Business activity in the U.S. expanded in July, adding to signs that a recovery in manufacturing will support economic growth through the second half of the year.
The MNI Chicago Report’s business barometer increased to 52.3 from 51.6 in June. A reading above 50 signals expansion. The median forecast of 51 economists surveyed by Bloomberg called for 54.
Manufacturing, which makes up about 12 percent of the economy, is picking up steam after cuts in federal government spending and higher taxes weighed on activity earlier this year. Factory stabilization, supported by purchases such as vehicles and housing, indicates producers are seeing improved demand after a softer second quarter.

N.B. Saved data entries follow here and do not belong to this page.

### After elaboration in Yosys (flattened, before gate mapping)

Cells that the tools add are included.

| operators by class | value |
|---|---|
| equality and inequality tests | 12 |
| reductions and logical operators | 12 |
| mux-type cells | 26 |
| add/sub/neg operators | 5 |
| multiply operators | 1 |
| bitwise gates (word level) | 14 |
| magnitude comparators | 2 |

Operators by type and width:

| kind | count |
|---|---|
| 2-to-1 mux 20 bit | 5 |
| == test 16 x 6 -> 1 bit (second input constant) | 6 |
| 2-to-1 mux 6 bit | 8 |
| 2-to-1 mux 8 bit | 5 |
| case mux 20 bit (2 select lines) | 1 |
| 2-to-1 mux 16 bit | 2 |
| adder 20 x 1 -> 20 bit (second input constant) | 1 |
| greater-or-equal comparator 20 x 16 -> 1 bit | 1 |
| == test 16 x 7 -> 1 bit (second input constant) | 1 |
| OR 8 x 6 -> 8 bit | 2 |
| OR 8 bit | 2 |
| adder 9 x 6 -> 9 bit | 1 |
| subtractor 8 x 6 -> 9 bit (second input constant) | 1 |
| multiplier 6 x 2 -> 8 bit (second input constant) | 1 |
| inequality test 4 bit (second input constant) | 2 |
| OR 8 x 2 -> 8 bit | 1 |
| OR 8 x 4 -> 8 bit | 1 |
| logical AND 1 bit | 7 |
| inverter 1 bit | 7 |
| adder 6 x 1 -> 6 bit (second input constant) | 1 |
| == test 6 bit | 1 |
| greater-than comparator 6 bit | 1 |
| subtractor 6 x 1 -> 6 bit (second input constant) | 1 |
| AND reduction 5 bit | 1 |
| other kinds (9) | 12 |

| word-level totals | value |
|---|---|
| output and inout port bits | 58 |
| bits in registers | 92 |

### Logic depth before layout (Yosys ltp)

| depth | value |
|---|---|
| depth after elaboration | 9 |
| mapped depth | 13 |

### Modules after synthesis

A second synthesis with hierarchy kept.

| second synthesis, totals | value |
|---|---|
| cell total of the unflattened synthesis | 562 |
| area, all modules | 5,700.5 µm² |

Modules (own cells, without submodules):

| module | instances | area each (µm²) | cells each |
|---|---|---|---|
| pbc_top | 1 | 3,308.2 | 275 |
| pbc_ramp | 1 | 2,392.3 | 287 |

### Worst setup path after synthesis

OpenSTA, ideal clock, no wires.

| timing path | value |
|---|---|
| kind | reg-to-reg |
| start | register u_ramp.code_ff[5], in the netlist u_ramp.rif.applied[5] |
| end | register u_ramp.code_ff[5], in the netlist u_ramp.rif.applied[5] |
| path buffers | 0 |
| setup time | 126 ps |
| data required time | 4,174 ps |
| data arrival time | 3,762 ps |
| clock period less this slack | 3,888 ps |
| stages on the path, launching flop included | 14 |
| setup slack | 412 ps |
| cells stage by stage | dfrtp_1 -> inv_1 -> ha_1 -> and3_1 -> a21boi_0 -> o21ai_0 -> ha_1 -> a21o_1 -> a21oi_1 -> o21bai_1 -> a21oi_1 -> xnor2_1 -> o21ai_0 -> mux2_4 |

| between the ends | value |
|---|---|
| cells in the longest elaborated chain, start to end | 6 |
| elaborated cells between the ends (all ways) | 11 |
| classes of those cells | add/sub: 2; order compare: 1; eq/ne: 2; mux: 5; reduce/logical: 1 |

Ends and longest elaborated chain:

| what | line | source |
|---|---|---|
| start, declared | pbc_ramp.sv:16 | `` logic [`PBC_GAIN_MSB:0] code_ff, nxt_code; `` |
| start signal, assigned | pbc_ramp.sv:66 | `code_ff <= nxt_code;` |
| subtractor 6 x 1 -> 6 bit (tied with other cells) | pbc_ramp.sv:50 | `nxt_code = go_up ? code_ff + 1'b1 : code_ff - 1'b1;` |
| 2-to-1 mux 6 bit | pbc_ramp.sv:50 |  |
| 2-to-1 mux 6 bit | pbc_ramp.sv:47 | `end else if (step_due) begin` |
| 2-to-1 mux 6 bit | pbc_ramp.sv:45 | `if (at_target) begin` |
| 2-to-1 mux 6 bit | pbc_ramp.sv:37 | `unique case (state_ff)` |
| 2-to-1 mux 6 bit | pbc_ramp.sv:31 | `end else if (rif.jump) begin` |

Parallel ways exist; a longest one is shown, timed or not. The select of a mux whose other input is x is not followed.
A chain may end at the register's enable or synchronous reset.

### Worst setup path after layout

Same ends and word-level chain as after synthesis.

“You’re seeing more domestic demand, and the economy is still definitely in a general recovery,” Scott Brown, chief economist for Raymond James & Associates Inc. in St. Petersburg, Florida, said before the report. “Typically you get a lot of little things adding small amounts, and that’s positive.”

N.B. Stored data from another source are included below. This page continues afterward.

[src/hdl/dcs_pkg.sv]
// Constants, register map and decode helpers for the dynamic clock source switch
package dcs_pkg;
  // ==========================================================
  // Register map (byte addresses) and fields
  localparam logic [3:0] A_SEL  = 4'h0;
  localparam logic [3:0] A_CMD  = 4'h4;
  localparam logic [3:0] A_STAT = 4'h8;
  localparam int F_SUT  = 4;
  localparam int F_CLOCK_OUTPUT_BIT = 6;
  localparam int F_CCE  = 7;
  localparam int F_RDY  = 4;
  localparam int F_BUSY = 5;
  localparam int F_WDAR = 6;
  localparam logic [7:0] CCE_WORD = 8'h80;
  // ==========================================================
  // Command codes
  localparam logic [7:0] CMD_DIS  = 8'h01;
  localparam logic [7:0] CMD_EN   = 8'h02;
  localparam logic [7:0] CMD_REQ  = 8'h03;
  localparam logic [7:0] CMD_SW   = 8'h04;
  localparam logic [7:0] CMD_REC  = 8'h05;
  localparam logic [7:0] CMD_WDAR = 8'h06;
  // ==========================================================
  // Sources: index into enable vector, and select codes
  localparam int NSRC   = 5;
  localparam int S_RC   = 0;
  localparam int S_WDT  = 1;
  localparam int S_EXT  = 2;
  localparam int S_LF   = 3;
  localparam int S_XT   = 4;
  localparam logic [3:0] CODE_EXT = 4'h0;
  localparam logic [3:0] CODE_RC  = 4'h2;
  localparam logic [3:0] CODE_WDT = 4'h3;
  localparam logic [1:0] CODE_LF  = 2'h1;
  // ==========================================================
  // Start-up and reset counts
  localparam logic [15:0] N_6    = 16'h0006;
  localparam logic [15:0] N_14   = 16'h000e;
  localparam logic [15:0] N_258  = 16'h0102;
  localparam logic [15:0] N_1K   = 16'h0400;
  localparam logic [15:0] N_16K  = 16'h4000;
  localparam logic [15:0] N_32K  = 16'h8000;
  localparam logic [2:0]  GATE_N = 3'h4;
  localparam int CLK_MHZ    = 200;
  localparam int T_SHORT_US = 4100;   // 4.1 ms
  localparam int T_LONG_US  = 65000;  // 65 ms
  localparam int SHORT_CYC  = T_SHORT_US * CLK_MHZ;
  localparam int LONG_CYC   = T_LONG_US * CLK_MHZ;

  // Map a select code to its source index
  function automatic int src_of(input logic [3:0] c);
    if (c[3])
      return S_XT;
    if (c[3:2] == CODE_LF)
      return S_LF;
    if (c == CODE_EXT)
      return S_EXT;
    if (c == CODE_WDT)
      return S_WDT;
    return S_RC;
  endfunction
endpackage

[src/hdl/dcs_switch.sv]
// Dynamic clock source switch with protected command register on Avalon-MM
`timescale 1ns/100ps
// What this block does
// - Low-freq crystal: 1024 or 32768 start cycles, 4.1ms or 65ms reset delay.
// - External clock: 6 start cycles (32768 with code 11), reset 14 cycles plus 4.1ms or 65ms.
// - External clock code 00 adds 4.1ms only with reset pin disabled.
// - Timer may start low-freq crystal if crystal off or external off.
// - Timer may enable external clock when neither crystal runs.
// - Clock output set and no crystal used drives system clock on pin.
// - Clock output pin never carries the clock during reset.
// - Clock output carries the prescaled system clock.
// - Command register changes only through the protected write.
// - Protected write: change-enable alone, then command code next.
// - Each command write is one exclusive action, one at a time.
// - Six actions: disable, enable, request, switch, recover, watchdog reload.
// - Codes: disable 01, enable 02, switch 04, recover 05, watchdog 06.
// - Reset loads select register from fuses, clock-output bit inverted.
// - Enable turns source on and starts the readiness count.
// - Disable turns source off unless it drives the system clock.
// - Several sources may stay enabled together.
// - Request counts source edges to limit; ready cleared at start.
// - Recover writes current source code into select field only.
// - Switch moves the system clock to the selected source.
// - Source enables and clock switching are deglitched.
module dcs_switch
  import dcs_pkg::*;
#(
  parameter int SHORT_N = SHORT_CYC,
  parameter int LONG_N  = LONG_CYC
) (
  // Clock and reset
  input  wire logic             core_clk,
  input  wire logic             rst_n,
  // Avalon-MM slave
  input  wire logic [3:0]       avs_address,
  input  wire logic             avs_read,
  input  wire logic             avs_write,
  input  wire logic [3:0]       avs_byteenable,
  input  wire logic [31:0]      avs_writedata,
  output logic      [31:0]      avs_readdata,
  output logic                  avs_waitrequest,
  // Fuses
  input  wire logic [7:0]       fuse_low,
  input  wire logic             reset_pin_disable_fuse,
  // Source clocks and asynchronous timer
  input  wire logic [NSRC-1:0]  src_clk_pins,
  input  wire logic             atimer_lf_req,
  input  wire logic             atimer_ext_req,
  output logic      [NSRC-1:0]  osc_enable,
  // System clock mux control
  output logic      [2:0]       sys_src_idx,
  output logic                  sys_clk_gate,
  output logic                  core_rst_hold,
  output logic                  wdog_auto_reload,
  // Clock output pin
  input  wire logic             sys_clk_div,
  input  wire logic             pin_io_out,
  input  wire logic             pin_io_oe,
  output logic                  clock_output_pin_out,
  output logic                  clock_output_pin_oe
);

  // ==========================================================
  // Declarations
  typedef enum logic [1:0] {SW_IDLE, SW_GATE, SW_OPEN} dcs_sw_t;
  typedef enum logic [1:0] {RD_CK, RD_MS, RD_DONE} dcs_rd_t;
  logic [6:0]       sel_reg;
  logic             armed_reg;
  logic             ready_reg;
  logic             run_reg;
  logic [15:0]      cnt_reg;
  logic [15:0]      lim_reg;
  logic [2:0]       csrc_reg;
  logic [NSRC-1:0]  en_reg;
  logic [3:0]       cur_code_reg;
  logic             wdar_reg;
  logic             ack_reg;
  logic [31:0]      rdata_reg;
  dcs_sw_t          sw_reg;
  logic [2:0]       gate_cnt_reg;
  logic [2:0]       tgt_reg;
  logic [3:0]       tgt_code_reg;
  dcs_rd_t          rd_reg;
  logic [31:0]      rd_cnt_reg;
  logic [31:0]      rd_lim_reg;
  logic [NSRC-1:0]  s1_reg, s2_reg, s3_reg, lvl_reg, edge_reg;
  logic [2:0]       dv_reg;
  logic             do_wr, do_cmd, cmd_ok;
  logic [7:0]       wbyte;
  logic [2:0]       sel_src;
  logic [15:0]      lim_next;

  // ==========================================================
  // Source clock sampling: three flops, level taken when 2nd and 3rd agree
  for (genvar i = 0; i < NSRC; i++) begin : g_smp
    always_ff @(posedge core_clk) begin
      if (!rst_n) begin
        s1_reg[i]   <= 1'b0;
        s2_reg[i]   <= 1'b0;
        s3_reg[i]   <= 1'b0;
        lvl_reg[i]  <= 1'b0;
        edge_reg[i] <= 1'b0;
      end else begin
        s1_reg[i]   <= src_clk_pins[i];
        s2_reg[i]   <= s1_reg[i];
        s3_reg[i]   <= s2_reg[i];
        if (s2_reg[i] == s3_reg[i])
          lvl_reg[i] <= s3_reg[i];
        edge_reg[i] <= (s2_reg[i] == s3_reg[i]) & s3_reg[i] & ~lvl_reg[i];
      end
    end
  end

  // ==========================================================
  // Avalon slave: one wait cycle, then acknowledge
  assign avs_waitrequest = (avs_read | avs_write) & ~ack_reg;
  assign avs_readdata    = rdata_reg;
  assign do_wr  = avs_write & ack_reg & avs_byteenable[0];
  assign wbyte  = avs_writedata[7:0];
  assign do_cmd = do_wr & (avs_address == A_CMD) & armed_reg & (wbyte != CCE_WORD);
  assign cmd_ok = sw_reg == SW_IDLE;
  assign sel_src = 3'(src_of(sel_reg[3:0]));

  always_ff @(posedge core_clk) begin
    if (!rst_n)
      ack_reg <= 1'b0;
    else
      ack_reg <= (avs_read | avs_write) & ~ack_reg;
  end

  // Read data, captured one cycle before acknowledge; unmapped reads zero
  always_ff @(posedge core_clk) begin
    if (!rst_n) begin
      rdata_reg <= 32'h0000_0000;
    end else if (avs_read & ~ack_reg) begin
      rdata_reg <= 32'h0000_0000;
      case (avs_address)
        A_SEL:  rdata_reg[6:0] <= sel_reg;
        A_CMD: begin
          rdata_reg[F_CCE]  <= armed_reg;
          rdata_reg[F_RDY]  <= ready_reg;
          rdata_reg[F_BUSY] <= run_reg | (sw_reg != SW_IDLE);
        end
        A_STAT: begin
          rdata_reg[NSRC-1:0] <= en_reg;
          rdata_reg[11:8]     <= cur_code_reg;
          rdata_reg[15:12]    <= {1'b0, sys_src_idx};
        end
        default: rdata_reg <= 32'h0000_0000;
      endcase
    end
  end

  // Protected write: change-enable alone arms, the next write launches if it goes to the command register
  always_ff @(posedge core_clk) begin
    if (!rst_n)
      armed_reg <= 1'b0;
    else if (do_wr & (avs_address == A_CMD))
      armed_reg <= (wbyte == CCE_WORD) & ~armed_reg;
    else if (do_wr)
      armed_reg <= 1'b0;
  end

  // Select register: fuse copy at reset, software write, recover update
  always_ff @(posedge core_clk) begin
    if (!rst_n)
      sel_reg <= {~fuse_low[F_CLOCK_OUTPUT_BIT], fuse_low[5:0]};
    else if (do_cmd & cmd_ok & (wbyte == CMD_REC))
      sel_reg[3:0] <= cur_code_reg;
    else if (do_wr & (avs_address == A_SEL))
      sel_reg <= wbyte[6:0];
  end

  // Readiness count limit from source kind and start-up code
  always_comb begin
    lim_next = N_32K;
    case (sel_src)
      3'(S_LF):
        lim_next = (sel_reg[5:4] == 2'h2) ? N_32K : N_1K;
      3'(S_XT):
        if (sel_reg[0])
          lim_next = (sel_reg[5:4] == 2'h0) ? N_1K : N_16K;
        else
          lim_next = sel_reg[5] ? N_1K : N_258;
      default:
        lim_next = N_6;
    endcase
    if (sel_src != 3'(S_XT) && sel_reg[5:4] == 2'h3)
      lim_next = N_32K;
  end

  // Readiness counter on the selected source's edges
  always_ff @(posedge core_clk) begin
    if (!rst_n) begin
      run_reg   <= 1'b0;
      ready_reg <= 1'b0;
      cnt_reg   <= 16'h0000;
      lim_reg   <= N_32K;
      csrc_reg  <= 3'h0;
    end else if (do_cmd & cmd_ok & ((wbyte == CMD_EN) | (wbyte == CMD_REQ))) begin
      run_reg   <= 1'b1;
      ready_reg <= 1'b0;
      cnt_reg   <= 16'h0000;
      lim_reg   <= lim_next;
      csrc_reg  <= sel_src;
    end else if (run_reg & edge_reg[csrc_reg]) begin
      cnt_reg <= cnt_reg + 16'h0001;
      if (cnt_reg + 16'h0001 == lim_reg) begin
        run_reg   <= 1'b0;
        ready_reg <= 1'b1;
      end
    end
  end

  // Source enables; several may be on together
  always_ff @(posedge core_clk) begin
    if (!rst_n) begin
      en_reg <= '0;
      en_reg[src_of(fuse_low[3:0])] <= 1'b1;
    end else if (do_cmd & cmd_ok & (wbyte == CMD_EN)) begin
      en_reg[sel_src] <= 1'b1;
    end else if (do_cmd & cmd_ok & (wbyte == CMD_DIS)) begin
      if (sel_src != sys_src_idx)
        en_reg[sel_src] <= 1'b0;
    end
  end

  // Registered enables with timer grants; one flop keeps them glitch free
  always_ff @(posedge core_clk) begin
    if (!rst_n) begin
      osc_enable <= '0;
    end else begin
      osc_enable <= en_reg;
      if (atimer_lf_req & (~en_reg[S_XT] | ~en_reg[S_EXT]))
        osc_enable[S_LF] <= 1'b1;
      if (atimer_ext_req & ~en_reg[S_XT] & ~en_reg[S_LF])
        osc_enable[S_EXT] <= 1'b1;
    end
  end

  // Watchdog automatic reload, cleared only by reset
  always_ff @(posedge core_clk) begin
    if (!rst_n)
      wdar_reg <= 1'b0;
    else if (do_cmd & cmd_ok & (wbyte == CMD_WDAR))
      wdar_reg <= 1'b1;
  end
  assign wdog_auto_reload = wdar_reg;

  // Switch sequence: gate clock, move mux, reopen
  always_ff @(posedge core_clk) begin
    if (!rst_n) begin
      sw_reg       <= SW_IDLE;
      gate_cnt_reg <= 3'h0;
      tgt_reg      <= 3'(src_of(fuse_low[3:0]));
      tgt_code_reg <= fuse_low[3:0];
      sys_src_idx  <= 3'(src_of(fuse_low[3:0]));
      cur_code_reg <= fuse_low[3:0];
      sys_clk_gate <= 1'b1;
    end else begin
      case (sw_reg)
        SW_IDLE:
          if (do_cmd & (wbyte == CMD_SW) & en_reg[sel_src]) begin
            sw_reg       <= SW_GATE;
            tgt_reg      <= sel_src;
            tgt_code_reg <= sel_reg[3:0];
            gate_cnt_reg <= 3'h0;
            sys_clk_gate <= 1'b0;
          end
        SW_GATE: begin
          gate_cnt_reg <= gate_cnt_reg + 3'h1;
          if (gate_cnt_reg == GATE_N - 3'h1) begin
            sys_src_idx  <= tgt_reg;
            cur_code_reg <= tgt_code_reg;
            sw_reg       <= SW_OPEN;
          end
        end
        SW_OPEN: begin
          sys_clk_gate <= 1'b1;
          sw_reg       <= SW_IDLE;
        end
        default: sw_reg <= SW_IDLE;
      endcase
    end
  end

  // Reset extension: source cycles then a core-clock delay
  always_ff @(posedge core_clk) begin
    if (!rst_n) begin
      rd_reg     <= RD_CK;
      rd_cnt_reg <= 32'h0000_0000;
      rd_lim_reg <= 32'h0000_0000;
    end else begin
      case (rd_reg)
        RD_CK:
          if (sys_src_idx == 3'(S_LF) || rd_cnt_reg[15:0] == N_14) begin
            rd_reg     <= RD_MS;
            rd_cnt_reg <= 32'h0000_0000;
            case (sel_reg[5:4])
              2'h0: rd_lim_reg <= (sys_src_idx == 3'(S_LF) || reset_pin_disable_fuse)
                                  ? 32'(SHORT_N) : 32'h0000_0000;
              2'h1: rd_lim_reg <= (sys_src_idx == 3'(S_LF))
                                  ? 32'(LONG_N) : 32'(SHORT_N);
              default: rd_lim_reg <= 32'(LONG_N);
            endcase
          end else if (edge_reg[sys_src_idx]) begin
            rd_cnt_reg <= rd_cnt_reg + 32'h0000_0001;
          end
        RD_MS:
          if (rd_cnt_reg >= rd_lim_reg)
            rd_reg <= RD_DONE;
          else
            rd_cnt_reg <= rd_cnt_reg + 32'h0000_0001;
        RD_DONE: rd_reg <= RD_DONE;
        default: rd_reg <= RD_CK;
      endcase
    end
  end
  assign core_rst_hold = rd_reg != RD_DONE;

  // Clock output pin: divided system clock, sampled, overrides normal I/O
  always_ff @(posedge core_clk) begin
    if (!rst_n) begin
      dv_reg               <= 3'h0;
      clock_output_pin_out <= 1'b0;
      clock_output_pin_oe  <= 1'b0;
    end else begin
      dv_reg <= {dv_reg[1:0], sys_clk_div};
      if (sel_reg[F_CLOCK_OUTPUT_BIT] & ~osc_enable[S_XT] & ~osc_enable[S_LF] & ~core_rst_hold) begin
        if (dv_reg[1] == dv_reg[2])
          clock_output_pin_out <= dv_reg[2];
        clock_output_pin_oe <= 1'b1;
      end else begin
        clock_output_pin_out <= pin_io_out;
        clock_output_pin_oe  <= pin_io_oe & ~core_rst_hold;
      end
    end
  end
endmodule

Estimates (CHPMINDX) in the Bloomberg survey ranged from 52 to 56. The index averaged 54.6 in 2012 and 62.8 in 2011.
Other reports today showed the economy picked up in the second quarter and companies hired more workers than forecast this month.
Gross domestic product rose at a 1.7 percent annualized rate after a 1.1 percent gain the prior quarter, Commerce Department figures showed. The median forecast of 85 economists surveyed by Bloomberg called for a 1 percent advance for last quarter. Consumer spending, the biggest part of the economy, climbed 1.8 percent after increasing 2.3 percent.
Companies boosted payrolls in July by the most this year as employers grew more optimistic demand will pick up in the second half of the year, another report showed. The 200,000 increase in employment was more than projected and followed a revised 198,000 gain in June that was higher than initially estimated, according to data from the ADP Research Institute in Roseland, New Jersey. The median forecast of 40 economists surveyed by Bloomberg called for a July advance of 180,000.
Today’s Chicago report showed the employment gauge decreased to 56.6 from 57.8 in the month before. The production measure eased to 53.6 from 57.
The index of new orders declined to 53.9 from 54.6 in June, while the gauge measuring order backlog climbed to 42.9 from 38.4.
Economists monitor the Chicago index and other regional reports for an early read on the national manufacturing outlook. The Chicago group includes goods producers and service providers with operations in the U.S. and abroad, making the gauge a measure of overall growth, the group has said.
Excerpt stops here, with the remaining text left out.